Feature Intreaction

Hi,

I wanted to raise a doubt regarding the definition of feature interaction according to XGBoost documentation. In the statistical sense, feature interaction happens when two (or more) feature combine together to significantly impact the prediction (which can be visualized as the multiplicative term in the linear regression models). But as XGBoost, all the feature in a traversal path are interacting features.

In case of linear models, let’s say you have two features X and Y which do not interact in statistical sense, but you can still make a decision tree splits on both X and Y. So according to your definition, there is interaction between these features but that’s not accurate.

Maybe feature interaction in XGBoost should be named as something else to avoid this confusion?

Thanks
Kshitij

I disagree. There is an interaction between X and Y because each decision tree can be represented as nested axis aligned boxes in 2D plane.

Gradient boosted trees are predictive model, not data generation model. That is, we cannot assume that gradient boosted trees represent the true data generating distribution; they simply provide for a good way to predict y given x. So “feature interaction” found by XGBoost is really feature interaction found in the predictive model and does not necessarily mean that there is interaction between features in strictly statistical sense. (You can generate data with z = x + y and fit a decision tree with low training loss, but that doesn’t mean decision trees are true distribution) Thus, we are justified in using the term “feature interaction”

Hi,

Yes I agree that the interaction found by XGBoost has merit.
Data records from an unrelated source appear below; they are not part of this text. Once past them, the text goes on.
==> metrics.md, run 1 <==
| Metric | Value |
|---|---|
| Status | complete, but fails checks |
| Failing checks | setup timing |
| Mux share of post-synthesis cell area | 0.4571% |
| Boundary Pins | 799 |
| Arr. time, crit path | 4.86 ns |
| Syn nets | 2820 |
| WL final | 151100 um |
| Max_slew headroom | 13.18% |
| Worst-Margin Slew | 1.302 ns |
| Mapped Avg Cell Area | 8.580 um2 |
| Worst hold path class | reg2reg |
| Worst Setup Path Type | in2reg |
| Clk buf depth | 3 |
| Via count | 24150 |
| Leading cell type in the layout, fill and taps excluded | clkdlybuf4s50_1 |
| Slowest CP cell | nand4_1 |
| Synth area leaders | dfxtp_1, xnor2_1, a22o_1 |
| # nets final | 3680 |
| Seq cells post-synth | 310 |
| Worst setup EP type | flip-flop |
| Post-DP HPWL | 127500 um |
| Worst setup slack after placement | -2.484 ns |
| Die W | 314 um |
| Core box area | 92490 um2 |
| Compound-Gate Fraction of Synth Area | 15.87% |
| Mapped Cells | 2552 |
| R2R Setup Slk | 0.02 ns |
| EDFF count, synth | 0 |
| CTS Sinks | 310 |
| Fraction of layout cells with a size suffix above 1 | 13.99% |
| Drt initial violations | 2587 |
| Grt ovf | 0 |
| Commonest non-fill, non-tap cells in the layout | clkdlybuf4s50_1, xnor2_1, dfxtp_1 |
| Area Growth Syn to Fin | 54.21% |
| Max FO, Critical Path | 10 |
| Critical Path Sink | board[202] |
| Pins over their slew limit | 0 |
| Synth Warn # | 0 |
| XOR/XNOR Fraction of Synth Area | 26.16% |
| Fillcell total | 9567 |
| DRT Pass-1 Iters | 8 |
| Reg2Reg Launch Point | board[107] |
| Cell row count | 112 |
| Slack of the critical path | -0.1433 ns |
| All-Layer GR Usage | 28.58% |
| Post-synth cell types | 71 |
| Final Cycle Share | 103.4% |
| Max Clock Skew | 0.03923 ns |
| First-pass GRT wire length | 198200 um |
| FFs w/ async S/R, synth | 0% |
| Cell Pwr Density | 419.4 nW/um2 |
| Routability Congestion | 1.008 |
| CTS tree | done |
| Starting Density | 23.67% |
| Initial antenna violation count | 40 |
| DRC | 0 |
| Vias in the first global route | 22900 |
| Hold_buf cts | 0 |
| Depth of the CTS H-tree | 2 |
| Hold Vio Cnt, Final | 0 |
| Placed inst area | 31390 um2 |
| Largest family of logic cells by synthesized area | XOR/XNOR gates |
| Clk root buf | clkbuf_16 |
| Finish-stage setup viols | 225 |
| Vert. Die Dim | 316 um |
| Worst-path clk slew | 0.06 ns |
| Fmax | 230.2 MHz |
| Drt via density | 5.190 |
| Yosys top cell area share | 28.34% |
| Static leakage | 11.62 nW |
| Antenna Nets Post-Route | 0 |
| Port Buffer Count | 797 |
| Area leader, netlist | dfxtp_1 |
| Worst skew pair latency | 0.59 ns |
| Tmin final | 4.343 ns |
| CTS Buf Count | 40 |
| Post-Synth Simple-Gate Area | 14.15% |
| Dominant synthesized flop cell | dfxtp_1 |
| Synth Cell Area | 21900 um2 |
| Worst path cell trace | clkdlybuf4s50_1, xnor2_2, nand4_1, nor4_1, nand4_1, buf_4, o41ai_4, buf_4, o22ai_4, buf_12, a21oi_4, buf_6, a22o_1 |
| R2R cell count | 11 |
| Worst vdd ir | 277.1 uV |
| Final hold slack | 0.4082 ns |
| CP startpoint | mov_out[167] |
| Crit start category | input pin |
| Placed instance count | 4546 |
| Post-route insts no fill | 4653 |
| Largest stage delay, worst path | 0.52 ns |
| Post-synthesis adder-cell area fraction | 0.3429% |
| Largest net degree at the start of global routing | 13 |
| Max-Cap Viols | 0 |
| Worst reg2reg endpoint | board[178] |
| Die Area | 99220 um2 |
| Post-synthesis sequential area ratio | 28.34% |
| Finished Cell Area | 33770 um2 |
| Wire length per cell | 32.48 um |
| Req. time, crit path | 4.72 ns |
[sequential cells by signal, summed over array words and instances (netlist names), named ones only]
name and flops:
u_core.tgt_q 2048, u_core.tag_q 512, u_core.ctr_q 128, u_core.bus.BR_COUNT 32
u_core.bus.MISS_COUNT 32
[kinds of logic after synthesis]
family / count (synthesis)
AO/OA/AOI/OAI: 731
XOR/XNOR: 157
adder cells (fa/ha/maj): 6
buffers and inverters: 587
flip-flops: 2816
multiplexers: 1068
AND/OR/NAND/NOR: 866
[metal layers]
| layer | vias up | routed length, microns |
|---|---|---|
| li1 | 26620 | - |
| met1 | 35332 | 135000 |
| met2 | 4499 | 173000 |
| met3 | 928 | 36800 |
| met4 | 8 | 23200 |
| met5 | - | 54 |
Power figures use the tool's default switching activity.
I’m just saying that since the term “feature interaction” (feature interaction) is very well defined in a classical way in statistics, it’s a bit confusing to use the same terminology for XGBoost. It’s just a suggestion.

For an OR gate, the features don’t have interaction as per the statistical definition but as per XGBoost’s definition they would interact (because you will always have split on both features in the tree).

Thanks